# Task to carry out
Please set down exactly the lines of the listing below from the line containing "power, µW |" through the line containing "403 | 1686 |", both lines included, leaving out all other lines.

# Supplied material
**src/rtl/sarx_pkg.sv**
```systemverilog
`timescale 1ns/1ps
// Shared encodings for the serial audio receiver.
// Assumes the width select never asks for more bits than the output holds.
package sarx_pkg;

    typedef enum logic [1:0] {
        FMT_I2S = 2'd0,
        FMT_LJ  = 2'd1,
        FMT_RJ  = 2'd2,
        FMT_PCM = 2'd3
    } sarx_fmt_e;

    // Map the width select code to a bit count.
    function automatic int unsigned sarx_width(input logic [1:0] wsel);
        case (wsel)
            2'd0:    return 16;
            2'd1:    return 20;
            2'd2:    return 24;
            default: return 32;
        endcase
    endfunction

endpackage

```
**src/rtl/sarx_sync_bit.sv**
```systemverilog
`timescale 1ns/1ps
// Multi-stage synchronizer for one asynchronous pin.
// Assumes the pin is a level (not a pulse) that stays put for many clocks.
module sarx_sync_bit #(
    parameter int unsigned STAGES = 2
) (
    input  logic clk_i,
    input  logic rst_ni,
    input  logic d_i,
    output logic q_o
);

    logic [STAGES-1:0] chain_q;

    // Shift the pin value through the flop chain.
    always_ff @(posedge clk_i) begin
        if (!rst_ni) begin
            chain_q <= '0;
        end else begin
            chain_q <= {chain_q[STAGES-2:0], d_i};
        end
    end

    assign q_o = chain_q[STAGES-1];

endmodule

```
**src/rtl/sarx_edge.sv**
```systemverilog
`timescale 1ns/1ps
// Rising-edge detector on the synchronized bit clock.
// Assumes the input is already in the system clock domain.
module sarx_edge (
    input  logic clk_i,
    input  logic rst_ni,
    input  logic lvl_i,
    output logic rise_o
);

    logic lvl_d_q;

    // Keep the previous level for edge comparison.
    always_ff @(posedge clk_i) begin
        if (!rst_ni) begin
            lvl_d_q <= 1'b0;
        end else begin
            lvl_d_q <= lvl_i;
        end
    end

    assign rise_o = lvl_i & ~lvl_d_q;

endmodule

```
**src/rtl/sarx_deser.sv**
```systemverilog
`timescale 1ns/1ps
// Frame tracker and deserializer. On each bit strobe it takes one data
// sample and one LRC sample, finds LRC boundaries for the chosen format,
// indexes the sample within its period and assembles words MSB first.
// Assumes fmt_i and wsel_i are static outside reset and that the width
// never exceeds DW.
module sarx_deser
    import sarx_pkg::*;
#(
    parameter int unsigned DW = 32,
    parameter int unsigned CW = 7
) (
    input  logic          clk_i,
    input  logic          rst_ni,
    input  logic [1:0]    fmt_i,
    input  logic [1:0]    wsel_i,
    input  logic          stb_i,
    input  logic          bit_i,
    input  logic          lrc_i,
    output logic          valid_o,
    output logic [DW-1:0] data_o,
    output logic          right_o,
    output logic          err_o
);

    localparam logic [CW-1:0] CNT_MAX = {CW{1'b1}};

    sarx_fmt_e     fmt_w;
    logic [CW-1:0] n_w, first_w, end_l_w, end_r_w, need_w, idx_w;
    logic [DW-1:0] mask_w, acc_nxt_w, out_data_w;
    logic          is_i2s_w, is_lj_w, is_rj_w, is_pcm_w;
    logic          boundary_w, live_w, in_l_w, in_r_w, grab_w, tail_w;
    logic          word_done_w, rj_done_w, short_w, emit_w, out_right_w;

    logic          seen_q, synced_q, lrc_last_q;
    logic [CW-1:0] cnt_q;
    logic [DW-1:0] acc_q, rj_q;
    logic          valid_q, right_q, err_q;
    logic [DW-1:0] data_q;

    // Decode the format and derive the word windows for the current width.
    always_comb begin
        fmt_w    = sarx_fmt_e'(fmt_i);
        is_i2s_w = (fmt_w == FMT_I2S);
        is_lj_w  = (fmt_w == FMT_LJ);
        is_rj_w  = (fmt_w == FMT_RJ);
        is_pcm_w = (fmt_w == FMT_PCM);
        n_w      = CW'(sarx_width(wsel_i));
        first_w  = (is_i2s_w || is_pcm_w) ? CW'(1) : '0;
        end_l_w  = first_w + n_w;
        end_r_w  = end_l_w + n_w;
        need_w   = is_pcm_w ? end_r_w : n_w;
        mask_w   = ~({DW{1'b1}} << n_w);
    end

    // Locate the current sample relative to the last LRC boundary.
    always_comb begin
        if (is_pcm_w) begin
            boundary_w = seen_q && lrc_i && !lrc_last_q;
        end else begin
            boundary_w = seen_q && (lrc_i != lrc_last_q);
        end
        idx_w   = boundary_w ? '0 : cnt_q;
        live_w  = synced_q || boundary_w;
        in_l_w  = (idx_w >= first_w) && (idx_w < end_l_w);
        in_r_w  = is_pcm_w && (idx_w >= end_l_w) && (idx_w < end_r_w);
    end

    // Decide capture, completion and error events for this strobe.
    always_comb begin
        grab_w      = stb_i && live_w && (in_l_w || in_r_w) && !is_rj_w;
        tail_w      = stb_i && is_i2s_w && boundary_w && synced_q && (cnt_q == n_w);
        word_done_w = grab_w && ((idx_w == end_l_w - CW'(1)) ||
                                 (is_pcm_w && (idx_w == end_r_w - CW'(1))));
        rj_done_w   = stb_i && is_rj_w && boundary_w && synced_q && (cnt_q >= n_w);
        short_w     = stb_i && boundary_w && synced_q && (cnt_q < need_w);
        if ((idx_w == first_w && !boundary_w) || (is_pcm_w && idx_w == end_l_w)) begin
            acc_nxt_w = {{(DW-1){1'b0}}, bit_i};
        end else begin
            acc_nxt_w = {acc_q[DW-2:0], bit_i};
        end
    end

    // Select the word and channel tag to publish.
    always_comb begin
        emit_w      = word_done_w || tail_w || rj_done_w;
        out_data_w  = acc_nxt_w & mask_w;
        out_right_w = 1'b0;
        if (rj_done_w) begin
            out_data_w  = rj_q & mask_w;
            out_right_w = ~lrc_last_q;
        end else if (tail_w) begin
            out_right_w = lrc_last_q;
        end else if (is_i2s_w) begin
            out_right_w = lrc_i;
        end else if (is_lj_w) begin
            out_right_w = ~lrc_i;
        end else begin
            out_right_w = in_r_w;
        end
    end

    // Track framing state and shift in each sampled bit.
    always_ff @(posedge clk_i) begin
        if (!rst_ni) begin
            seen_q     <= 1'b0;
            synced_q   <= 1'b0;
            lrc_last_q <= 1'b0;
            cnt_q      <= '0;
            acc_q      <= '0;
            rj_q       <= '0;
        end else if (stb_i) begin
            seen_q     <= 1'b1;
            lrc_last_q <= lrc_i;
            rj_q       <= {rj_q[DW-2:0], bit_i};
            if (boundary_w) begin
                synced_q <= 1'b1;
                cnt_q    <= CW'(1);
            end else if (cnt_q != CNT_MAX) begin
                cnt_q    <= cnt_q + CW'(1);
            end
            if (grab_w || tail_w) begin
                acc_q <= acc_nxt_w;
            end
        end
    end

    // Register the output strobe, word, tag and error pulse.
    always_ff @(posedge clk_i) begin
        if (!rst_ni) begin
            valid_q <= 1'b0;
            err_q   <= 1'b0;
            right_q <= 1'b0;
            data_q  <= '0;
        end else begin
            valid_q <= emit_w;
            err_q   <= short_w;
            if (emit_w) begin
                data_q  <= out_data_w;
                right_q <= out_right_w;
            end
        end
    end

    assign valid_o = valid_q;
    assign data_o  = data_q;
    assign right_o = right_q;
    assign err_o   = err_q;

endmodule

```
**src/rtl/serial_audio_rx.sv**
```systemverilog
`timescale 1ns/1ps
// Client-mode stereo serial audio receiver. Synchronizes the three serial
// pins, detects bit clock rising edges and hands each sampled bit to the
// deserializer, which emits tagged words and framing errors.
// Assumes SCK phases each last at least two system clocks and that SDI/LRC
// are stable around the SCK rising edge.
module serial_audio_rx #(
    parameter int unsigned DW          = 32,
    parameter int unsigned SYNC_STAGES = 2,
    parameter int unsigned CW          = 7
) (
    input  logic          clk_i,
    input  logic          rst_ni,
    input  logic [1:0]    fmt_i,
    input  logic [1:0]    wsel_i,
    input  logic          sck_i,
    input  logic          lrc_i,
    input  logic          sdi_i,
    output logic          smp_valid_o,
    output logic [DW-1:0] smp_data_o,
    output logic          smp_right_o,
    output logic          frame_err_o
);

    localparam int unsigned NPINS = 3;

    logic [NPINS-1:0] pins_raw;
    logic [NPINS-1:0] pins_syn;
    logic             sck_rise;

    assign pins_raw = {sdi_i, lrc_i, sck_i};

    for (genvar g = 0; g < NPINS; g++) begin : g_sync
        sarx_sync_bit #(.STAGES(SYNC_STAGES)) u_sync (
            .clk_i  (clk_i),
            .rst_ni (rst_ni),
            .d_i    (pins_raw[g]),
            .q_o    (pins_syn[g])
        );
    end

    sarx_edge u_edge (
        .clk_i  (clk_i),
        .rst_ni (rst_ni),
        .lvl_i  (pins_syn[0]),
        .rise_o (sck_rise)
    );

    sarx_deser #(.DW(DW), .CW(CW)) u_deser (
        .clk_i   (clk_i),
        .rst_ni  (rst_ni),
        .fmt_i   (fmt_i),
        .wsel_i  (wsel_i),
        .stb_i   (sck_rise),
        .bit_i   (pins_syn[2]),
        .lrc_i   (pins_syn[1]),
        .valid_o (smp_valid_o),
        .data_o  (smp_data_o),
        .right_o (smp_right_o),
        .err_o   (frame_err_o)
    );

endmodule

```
==
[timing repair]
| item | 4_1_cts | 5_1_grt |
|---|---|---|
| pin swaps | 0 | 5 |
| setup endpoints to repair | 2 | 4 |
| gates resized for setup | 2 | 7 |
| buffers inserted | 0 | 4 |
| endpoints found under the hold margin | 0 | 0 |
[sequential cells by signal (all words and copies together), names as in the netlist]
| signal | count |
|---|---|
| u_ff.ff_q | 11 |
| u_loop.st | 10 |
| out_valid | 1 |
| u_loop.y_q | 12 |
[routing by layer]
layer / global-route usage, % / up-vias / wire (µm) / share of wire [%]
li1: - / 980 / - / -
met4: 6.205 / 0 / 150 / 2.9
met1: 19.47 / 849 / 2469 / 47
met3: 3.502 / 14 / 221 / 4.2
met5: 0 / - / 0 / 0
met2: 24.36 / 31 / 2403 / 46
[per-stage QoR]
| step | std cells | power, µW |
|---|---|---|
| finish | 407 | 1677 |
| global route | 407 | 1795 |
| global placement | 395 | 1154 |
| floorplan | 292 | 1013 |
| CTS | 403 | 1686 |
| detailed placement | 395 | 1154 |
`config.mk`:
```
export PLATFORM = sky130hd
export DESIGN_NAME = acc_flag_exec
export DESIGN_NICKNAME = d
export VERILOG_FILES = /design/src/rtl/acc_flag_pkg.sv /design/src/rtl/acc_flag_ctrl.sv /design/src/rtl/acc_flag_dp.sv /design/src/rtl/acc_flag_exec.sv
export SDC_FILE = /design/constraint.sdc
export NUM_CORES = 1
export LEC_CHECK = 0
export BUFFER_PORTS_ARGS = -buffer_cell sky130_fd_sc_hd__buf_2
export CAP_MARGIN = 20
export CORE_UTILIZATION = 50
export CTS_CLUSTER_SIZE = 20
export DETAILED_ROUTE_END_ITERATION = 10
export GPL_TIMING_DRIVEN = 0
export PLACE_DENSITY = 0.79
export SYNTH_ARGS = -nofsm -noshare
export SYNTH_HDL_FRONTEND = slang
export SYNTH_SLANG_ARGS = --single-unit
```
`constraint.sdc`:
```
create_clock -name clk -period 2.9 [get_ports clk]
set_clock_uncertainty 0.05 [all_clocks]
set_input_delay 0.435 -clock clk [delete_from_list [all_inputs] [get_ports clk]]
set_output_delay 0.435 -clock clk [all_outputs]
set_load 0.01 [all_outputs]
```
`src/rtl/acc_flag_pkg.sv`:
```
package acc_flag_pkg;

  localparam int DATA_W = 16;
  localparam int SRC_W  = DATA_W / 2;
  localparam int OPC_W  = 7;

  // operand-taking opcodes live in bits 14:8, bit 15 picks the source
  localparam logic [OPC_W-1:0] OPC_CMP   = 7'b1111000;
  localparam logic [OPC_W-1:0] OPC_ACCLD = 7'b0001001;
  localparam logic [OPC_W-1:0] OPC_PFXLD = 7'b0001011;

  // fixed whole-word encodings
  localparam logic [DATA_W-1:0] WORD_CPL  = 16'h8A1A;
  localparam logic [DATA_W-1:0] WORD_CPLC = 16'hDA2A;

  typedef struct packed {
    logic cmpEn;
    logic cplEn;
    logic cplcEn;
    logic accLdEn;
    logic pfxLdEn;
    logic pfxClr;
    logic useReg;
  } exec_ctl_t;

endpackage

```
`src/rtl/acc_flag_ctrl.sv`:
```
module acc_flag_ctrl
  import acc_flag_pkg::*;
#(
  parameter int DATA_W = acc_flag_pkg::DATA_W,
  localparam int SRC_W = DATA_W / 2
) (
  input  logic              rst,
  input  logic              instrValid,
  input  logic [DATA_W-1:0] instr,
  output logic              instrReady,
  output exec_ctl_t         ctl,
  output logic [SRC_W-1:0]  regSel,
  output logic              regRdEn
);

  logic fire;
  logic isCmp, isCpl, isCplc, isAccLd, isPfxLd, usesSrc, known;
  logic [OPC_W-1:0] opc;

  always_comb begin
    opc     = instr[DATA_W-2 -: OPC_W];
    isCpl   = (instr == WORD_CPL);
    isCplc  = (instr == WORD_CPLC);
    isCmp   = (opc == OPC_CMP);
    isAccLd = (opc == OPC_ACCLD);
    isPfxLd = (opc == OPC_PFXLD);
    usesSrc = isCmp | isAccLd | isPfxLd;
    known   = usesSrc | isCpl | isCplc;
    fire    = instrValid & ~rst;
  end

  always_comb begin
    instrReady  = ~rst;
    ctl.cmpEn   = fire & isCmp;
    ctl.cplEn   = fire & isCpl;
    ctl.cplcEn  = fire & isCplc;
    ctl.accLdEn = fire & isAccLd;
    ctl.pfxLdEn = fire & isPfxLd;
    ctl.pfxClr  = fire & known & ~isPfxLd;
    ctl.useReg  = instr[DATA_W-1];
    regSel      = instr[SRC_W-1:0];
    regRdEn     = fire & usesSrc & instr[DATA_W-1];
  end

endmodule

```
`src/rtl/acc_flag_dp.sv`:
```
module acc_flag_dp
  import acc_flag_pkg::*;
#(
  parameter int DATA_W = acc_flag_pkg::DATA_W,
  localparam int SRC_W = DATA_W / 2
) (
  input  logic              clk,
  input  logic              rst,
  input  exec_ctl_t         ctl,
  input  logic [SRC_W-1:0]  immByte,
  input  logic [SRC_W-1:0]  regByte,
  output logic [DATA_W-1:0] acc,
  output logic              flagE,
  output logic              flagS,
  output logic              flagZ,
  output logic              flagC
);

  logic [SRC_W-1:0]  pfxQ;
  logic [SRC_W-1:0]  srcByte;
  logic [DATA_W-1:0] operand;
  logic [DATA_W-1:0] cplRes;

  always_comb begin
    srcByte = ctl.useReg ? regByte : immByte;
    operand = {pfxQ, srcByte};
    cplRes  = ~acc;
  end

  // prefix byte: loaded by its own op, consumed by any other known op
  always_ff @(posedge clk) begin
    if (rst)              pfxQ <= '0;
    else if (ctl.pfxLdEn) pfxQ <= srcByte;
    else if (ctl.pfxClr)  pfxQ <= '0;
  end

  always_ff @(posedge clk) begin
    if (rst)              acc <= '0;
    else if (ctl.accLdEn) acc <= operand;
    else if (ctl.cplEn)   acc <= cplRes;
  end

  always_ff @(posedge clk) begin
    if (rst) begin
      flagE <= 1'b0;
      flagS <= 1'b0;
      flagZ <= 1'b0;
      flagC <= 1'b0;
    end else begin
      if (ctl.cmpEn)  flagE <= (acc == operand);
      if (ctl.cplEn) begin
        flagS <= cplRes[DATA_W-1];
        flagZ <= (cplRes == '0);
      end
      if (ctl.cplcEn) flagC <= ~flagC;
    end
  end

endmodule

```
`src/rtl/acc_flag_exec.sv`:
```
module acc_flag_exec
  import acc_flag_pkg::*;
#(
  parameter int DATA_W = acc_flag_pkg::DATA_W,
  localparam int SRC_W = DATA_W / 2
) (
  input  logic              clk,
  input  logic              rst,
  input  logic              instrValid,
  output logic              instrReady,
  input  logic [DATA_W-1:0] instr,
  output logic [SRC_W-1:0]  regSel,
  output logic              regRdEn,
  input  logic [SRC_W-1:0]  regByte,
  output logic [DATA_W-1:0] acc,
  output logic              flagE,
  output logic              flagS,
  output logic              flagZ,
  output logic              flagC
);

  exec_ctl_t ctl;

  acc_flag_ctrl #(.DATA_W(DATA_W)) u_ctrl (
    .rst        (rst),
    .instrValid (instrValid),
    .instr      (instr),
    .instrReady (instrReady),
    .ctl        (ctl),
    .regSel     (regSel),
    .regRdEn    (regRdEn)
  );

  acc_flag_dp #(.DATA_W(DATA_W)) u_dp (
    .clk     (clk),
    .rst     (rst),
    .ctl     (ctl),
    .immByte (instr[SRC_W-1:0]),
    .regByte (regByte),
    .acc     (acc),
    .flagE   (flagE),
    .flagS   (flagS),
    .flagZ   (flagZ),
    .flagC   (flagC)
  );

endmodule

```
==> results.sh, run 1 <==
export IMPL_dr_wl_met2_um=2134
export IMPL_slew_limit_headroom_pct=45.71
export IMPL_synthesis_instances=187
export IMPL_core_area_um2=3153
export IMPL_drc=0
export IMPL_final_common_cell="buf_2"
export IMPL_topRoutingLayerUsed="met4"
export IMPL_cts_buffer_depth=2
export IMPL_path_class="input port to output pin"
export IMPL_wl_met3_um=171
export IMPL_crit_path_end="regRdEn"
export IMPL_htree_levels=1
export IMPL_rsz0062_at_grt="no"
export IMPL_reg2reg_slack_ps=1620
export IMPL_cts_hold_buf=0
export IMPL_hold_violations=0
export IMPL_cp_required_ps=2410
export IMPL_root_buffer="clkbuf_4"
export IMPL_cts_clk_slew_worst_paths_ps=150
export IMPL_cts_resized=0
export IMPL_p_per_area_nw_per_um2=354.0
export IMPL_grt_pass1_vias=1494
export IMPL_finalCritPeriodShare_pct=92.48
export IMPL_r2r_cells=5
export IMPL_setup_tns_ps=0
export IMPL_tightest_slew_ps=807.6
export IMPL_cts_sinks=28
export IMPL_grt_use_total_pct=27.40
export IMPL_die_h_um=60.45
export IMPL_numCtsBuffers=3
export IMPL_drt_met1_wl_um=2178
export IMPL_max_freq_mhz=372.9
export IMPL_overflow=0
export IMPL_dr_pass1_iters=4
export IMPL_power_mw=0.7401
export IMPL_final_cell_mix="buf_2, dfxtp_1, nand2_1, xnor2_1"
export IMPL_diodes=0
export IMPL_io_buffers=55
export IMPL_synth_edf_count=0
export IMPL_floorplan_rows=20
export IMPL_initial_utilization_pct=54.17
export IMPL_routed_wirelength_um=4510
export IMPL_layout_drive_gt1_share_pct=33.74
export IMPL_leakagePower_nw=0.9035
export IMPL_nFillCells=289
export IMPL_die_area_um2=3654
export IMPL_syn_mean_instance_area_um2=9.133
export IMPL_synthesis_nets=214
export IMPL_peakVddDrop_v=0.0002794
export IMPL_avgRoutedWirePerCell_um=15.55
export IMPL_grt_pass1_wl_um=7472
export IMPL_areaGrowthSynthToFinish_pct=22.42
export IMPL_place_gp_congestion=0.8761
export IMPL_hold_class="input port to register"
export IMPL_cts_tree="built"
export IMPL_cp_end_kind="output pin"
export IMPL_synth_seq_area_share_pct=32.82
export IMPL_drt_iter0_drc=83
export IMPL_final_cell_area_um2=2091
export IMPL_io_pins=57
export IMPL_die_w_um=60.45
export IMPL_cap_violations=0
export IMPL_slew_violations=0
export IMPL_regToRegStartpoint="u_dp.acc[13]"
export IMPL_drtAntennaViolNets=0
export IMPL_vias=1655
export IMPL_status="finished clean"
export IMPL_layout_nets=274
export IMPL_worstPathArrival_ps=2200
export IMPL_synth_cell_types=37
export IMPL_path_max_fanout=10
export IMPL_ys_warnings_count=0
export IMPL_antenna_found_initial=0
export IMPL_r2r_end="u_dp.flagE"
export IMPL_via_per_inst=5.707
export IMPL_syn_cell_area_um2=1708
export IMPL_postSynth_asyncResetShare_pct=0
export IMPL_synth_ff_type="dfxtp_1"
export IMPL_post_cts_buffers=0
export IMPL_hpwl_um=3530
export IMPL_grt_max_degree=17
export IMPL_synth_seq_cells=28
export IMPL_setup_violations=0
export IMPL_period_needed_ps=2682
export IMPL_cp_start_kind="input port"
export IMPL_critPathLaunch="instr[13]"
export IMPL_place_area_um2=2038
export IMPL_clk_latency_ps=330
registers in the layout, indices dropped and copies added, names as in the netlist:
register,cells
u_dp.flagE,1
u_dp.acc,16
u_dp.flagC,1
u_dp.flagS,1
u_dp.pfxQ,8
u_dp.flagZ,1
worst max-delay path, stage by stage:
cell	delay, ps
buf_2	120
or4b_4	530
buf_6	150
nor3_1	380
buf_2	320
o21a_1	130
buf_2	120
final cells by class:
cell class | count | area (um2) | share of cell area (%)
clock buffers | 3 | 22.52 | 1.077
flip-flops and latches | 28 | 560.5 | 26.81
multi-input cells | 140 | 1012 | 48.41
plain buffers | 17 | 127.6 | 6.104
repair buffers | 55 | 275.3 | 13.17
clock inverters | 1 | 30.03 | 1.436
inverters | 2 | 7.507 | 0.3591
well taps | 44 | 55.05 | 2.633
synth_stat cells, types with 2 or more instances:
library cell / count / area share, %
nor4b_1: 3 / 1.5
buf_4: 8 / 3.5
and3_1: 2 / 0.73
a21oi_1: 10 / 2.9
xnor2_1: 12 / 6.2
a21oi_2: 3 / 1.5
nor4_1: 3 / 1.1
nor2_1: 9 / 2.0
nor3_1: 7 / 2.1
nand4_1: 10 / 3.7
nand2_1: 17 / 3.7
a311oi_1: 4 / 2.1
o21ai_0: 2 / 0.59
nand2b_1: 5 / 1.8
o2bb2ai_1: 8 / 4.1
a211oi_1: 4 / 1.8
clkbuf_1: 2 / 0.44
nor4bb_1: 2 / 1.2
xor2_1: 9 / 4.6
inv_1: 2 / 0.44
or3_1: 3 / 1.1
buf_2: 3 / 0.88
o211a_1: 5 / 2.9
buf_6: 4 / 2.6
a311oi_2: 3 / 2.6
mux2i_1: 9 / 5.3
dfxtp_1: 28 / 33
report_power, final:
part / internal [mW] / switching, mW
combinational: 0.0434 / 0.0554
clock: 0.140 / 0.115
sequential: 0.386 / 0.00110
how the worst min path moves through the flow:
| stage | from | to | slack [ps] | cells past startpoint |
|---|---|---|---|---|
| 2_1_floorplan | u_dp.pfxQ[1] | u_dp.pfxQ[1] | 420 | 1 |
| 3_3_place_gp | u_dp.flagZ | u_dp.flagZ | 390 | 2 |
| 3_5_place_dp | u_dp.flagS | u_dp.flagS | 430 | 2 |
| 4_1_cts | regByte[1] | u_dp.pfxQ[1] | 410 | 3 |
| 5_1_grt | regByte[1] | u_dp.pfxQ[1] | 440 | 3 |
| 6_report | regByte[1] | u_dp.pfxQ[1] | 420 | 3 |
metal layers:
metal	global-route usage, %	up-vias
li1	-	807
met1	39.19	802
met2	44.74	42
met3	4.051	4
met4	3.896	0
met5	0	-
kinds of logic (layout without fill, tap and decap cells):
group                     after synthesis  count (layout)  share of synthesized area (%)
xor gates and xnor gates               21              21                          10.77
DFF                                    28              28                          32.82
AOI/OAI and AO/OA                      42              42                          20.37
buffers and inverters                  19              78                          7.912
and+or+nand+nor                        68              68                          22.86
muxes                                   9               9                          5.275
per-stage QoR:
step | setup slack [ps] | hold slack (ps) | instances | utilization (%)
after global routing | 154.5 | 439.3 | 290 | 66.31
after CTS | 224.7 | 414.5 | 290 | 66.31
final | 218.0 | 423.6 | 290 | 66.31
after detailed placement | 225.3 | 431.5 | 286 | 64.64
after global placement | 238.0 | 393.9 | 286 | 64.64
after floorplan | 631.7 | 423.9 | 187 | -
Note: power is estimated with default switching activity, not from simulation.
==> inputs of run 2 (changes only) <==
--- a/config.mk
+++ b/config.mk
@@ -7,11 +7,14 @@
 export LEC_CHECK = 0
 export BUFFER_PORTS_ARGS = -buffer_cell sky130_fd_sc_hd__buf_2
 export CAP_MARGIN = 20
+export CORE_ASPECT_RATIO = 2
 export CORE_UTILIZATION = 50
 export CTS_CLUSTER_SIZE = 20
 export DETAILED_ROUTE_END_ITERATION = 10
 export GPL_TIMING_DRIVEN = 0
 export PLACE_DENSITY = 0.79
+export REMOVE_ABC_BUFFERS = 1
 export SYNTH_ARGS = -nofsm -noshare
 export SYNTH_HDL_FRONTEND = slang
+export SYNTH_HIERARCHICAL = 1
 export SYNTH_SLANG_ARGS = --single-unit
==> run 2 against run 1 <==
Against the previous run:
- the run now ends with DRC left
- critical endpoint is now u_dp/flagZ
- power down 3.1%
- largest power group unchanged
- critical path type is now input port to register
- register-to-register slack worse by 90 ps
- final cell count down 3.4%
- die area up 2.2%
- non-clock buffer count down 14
---
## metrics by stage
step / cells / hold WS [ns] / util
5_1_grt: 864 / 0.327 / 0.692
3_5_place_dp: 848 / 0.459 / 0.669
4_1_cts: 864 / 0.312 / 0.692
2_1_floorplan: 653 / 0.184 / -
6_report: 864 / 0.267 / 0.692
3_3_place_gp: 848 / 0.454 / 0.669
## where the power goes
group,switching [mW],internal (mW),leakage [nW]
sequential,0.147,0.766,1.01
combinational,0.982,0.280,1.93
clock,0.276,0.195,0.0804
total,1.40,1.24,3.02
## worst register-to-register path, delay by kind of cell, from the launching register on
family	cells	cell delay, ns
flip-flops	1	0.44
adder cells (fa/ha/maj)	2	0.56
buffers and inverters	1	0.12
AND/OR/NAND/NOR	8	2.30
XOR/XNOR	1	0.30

# Reply
| step | std cells | power, µW |
|---|---|---|
| finish | 407 | 1677 |
| global route | 407 | 1795 |
| global placement | 395 | 1154 |
| floorplan | 292 | 1013 |
| CTS | 403 | 1686 |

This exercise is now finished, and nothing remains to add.